Compared to mid-range CAD software, CATIA has distinct advantages. SolidWorks and Autodesk Inventor are CAD tools commonly chosen by medium-sized businesses or for educational purposes due to their ease of use and affordability. In fact, SolidWorks, developed by Dassault Systèmes for a broader user base, is widely taught in engineering schools due to its user-friendly interface and quick learnability. SolidWorks and similar mid-range software are efficient for part and small-to-medium-sized assembly designs, whereas high-end software like CATIA has the capacity to manage much larger and more complex assemblies, such as all components and production lines of an entire aircraft or automobile.
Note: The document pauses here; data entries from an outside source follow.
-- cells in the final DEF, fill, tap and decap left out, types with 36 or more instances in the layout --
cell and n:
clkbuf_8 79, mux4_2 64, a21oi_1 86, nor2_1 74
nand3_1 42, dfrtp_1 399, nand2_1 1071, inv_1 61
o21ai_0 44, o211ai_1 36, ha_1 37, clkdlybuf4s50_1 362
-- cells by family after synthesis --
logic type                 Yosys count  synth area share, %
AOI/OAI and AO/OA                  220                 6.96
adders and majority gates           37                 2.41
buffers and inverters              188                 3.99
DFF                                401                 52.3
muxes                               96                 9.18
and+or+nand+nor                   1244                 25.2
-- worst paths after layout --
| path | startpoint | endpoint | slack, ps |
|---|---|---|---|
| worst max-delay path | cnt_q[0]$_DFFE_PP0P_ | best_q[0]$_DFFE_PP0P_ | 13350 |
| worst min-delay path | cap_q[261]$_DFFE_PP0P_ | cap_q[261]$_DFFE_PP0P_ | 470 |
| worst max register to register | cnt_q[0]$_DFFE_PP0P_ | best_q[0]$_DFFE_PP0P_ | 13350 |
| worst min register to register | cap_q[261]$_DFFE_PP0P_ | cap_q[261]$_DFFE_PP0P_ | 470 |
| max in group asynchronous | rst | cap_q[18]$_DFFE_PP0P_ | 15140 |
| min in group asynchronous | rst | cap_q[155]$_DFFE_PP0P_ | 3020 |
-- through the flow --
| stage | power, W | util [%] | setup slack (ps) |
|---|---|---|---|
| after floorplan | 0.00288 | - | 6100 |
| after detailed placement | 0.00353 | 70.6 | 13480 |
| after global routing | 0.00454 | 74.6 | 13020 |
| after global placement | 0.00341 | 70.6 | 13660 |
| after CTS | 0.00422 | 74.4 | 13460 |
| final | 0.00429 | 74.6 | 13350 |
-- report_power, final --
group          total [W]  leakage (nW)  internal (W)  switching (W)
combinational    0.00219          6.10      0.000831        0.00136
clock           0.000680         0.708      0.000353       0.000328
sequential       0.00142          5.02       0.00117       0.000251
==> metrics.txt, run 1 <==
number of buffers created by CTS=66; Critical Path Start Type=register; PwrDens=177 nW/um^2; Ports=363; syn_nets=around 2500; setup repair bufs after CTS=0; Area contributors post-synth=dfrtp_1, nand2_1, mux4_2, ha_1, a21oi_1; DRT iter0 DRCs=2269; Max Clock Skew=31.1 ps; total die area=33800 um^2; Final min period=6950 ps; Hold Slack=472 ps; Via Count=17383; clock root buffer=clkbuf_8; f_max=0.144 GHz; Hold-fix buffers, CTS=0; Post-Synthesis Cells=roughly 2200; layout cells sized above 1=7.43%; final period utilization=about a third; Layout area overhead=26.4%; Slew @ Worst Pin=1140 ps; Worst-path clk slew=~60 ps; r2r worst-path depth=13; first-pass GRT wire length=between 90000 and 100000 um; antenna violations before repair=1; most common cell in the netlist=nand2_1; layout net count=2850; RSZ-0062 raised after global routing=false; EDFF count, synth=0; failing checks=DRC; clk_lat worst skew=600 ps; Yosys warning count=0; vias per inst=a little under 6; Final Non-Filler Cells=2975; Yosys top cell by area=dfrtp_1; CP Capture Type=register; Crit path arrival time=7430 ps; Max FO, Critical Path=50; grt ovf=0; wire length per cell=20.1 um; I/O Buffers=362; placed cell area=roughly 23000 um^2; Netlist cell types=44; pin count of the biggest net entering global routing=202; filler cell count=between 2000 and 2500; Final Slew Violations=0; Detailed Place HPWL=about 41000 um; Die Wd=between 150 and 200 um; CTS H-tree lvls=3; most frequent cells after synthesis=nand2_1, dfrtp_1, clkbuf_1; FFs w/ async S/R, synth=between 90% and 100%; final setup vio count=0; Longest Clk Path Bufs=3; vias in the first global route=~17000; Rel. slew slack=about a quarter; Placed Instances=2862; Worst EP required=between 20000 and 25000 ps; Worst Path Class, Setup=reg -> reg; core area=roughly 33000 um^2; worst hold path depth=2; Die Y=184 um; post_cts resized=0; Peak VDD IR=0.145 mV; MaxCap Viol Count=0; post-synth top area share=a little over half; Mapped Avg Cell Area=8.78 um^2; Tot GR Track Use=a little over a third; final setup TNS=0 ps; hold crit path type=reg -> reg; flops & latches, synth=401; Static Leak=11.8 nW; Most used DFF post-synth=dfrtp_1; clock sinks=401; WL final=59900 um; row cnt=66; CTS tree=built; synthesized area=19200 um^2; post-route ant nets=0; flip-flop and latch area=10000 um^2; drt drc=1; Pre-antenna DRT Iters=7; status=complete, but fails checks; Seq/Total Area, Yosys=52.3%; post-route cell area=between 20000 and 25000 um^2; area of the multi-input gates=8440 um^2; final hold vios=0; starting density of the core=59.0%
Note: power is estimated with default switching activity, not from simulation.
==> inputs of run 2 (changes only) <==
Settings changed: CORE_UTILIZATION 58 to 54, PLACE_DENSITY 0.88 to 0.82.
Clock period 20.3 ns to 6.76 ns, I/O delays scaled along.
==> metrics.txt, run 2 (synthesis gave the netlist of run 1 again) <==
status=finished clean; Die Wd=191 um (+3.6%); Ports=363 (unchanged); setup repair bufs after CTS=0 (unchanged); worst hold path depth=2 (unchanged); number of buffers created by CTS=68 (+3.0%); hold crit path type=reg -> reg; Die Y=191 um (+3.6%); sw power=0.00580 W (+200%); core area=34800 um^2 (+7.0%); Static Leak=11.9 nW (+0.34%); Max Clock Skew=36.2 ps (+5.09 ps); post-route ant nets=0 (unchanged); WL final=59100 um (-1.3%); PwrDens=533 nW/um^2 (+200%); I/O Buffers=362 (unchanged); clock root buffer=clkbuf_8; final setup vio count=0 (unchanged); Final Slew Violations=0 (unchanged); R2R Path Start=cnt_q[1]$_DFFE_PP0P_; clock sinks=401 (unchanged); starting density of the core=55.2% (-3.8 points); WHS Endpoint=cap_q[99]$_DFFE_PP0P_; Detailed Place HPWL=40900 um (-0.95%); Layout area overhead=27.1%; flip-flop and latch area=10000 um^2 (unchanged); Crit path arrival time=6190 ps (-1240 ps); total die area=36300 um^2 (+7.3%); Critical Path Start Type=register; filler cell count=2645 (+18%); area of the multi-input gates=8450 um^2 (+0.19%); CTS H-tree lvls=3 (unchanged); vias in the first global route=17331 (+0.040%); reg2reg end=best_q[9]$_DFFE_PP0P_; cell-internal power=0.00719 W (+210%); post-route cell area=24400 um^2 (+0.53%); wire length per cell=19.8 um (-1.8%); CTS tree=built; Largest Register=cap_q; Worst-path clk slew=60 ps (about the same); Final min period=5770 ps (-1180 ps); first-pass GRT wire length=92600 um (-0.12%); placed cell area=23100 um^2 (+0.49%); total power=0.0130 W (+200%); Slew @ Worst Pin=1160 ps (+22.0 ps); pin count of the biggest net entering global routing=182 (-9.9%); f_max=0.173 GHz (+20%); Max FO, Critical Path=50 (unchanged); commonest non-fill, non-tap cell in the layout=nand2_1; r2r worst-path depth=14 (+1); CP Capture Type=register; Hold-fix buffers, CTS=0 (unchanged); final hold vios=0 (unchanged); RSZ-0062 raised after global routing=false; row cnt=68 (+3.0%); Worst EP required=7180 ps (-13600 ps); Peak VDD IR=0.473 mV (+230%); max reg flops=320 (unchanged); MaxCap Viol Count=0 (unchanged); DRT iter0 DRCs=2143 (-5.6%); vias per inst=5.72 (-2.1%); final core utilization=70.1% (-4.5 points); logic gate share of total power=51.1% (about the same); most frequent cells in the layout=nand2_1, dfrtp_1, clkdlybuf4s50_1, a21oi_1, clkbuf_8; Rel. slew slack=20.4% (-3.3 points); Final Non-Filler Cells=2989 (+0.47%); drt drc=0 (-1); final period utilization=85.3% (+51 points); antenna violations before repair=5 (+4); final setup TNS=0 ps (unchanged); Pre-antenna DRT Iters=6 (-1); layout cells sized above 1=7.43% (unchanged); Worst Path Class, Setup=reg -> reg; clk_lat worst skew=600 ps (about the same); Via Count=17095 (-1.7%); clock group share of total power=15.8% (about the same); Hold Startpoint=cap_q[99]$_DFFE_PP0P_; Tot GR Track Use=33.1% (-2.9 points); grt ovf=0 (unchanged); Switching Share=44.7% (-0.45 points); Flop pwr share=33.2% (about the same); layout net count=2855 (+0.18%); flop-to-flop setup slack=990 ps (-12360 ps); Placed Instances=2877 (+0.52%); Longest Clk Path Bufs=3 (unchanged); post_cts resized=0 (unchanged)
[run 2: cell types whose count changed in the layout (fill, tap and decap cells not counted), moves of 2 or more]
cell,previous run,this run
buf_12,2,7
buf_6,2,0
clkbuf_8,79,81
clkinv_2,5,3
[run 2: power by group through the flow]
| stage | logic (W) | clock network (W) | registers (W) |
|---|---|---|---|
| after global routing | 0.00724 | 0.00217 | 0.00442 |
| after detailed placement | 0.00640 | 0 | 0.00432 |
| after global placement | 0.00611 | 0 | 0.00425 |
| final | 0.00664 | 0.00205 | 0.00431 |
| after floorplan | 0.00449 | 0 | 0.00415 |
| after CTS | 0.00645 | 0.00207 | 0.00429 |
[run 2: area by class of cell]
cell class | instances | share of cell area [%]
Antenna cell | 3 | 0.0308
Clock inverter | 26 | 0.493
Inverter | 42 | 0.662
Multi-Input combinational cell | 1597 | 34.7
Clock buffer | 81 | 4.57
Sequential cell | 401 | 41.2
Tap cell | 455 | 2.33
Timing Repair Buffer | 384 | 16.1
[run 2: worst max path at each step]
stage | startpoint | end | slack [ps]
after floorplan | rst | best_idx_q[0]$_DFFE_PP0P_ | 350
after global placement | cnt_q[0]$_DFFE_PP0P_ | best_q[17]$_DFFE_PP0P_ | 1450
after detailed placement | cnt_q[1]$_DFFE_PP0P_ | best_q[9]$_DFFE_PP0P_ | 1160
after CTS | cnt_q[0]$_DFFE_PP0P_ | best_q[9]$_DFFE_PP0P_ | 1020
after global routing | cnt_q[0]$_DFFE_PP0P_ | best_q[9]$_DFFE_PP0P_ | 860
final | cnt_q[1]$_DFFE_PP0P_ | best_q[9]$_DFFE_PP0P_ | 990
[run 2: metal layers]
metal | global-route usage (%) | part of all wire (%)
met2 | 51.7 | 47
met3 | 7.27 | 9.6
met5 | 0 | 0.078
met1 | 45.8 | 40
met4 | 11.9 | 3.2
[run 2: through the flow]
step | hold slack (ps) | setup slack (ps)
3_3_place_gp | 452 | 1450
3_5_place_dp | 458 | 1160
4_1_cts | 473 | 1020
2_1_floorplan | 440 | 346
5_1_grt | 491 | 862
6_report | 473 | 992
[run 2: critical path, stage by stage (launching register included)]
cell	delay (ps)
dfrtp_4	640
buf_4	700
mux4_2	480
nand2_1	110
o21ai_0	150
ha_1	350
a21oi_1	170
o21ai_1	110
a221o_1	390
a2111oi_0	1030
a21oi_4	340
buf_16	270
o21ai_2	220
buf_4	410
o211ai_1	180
File: src/rtl/ka_pkg.sv
// Shared definitions for the slice-address packer.
//   SELOU_DEF / SLICES_DEF / BADDR_DEF : default field widths and slice count
//   KA_W                               : packed word width for the defaults
//   CNT_W_DEF                          : slice counter width for the defaults
//   ka_state_e                         : packer control states
package ka_pkg;

   localparam int unsigned SELOU_DEF  = 4;
   localparam int unsigned SLICES_DEF = 4;
   localparam int unsigned BADDR_DEF  = 8;
   localparam int unsigned KA_W       = SELOU_DEF + SLICES_DEF * BADDR_DEF;
   localparam int unsigned CNT_W_DEF  = $clog2(SLICES_DEF);

   // FILL: assembling, no output; HOLD: output valid, assembly idle;
   // HOLD_FILL: output valid while the next word assembles.
   typedef enum logic [1:0] {
      FILL      = 2'd0,
      HOLD      = 2'd1,
      HOLD_FILL = 2'd2
   } ka_state_e;

endpackage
A comparison often made is: “You can design the parts of a car with SolidWorks; with CATIA, you can design the car itself and the factory that produces it.” This analogy illustrates that CATIA excels in integrating large systems and comprehensive product development processes, while SolidWorks provides a practical and sufficient solution for narrower design problems. Differences also exist in user communities and plugin ecosystems: CATIA and similar high-end systems serve a more specialized, enterprise-supported user base, while tools like SolidWorks/Inventor come with broad community support and extensive third-party plugins and documentation.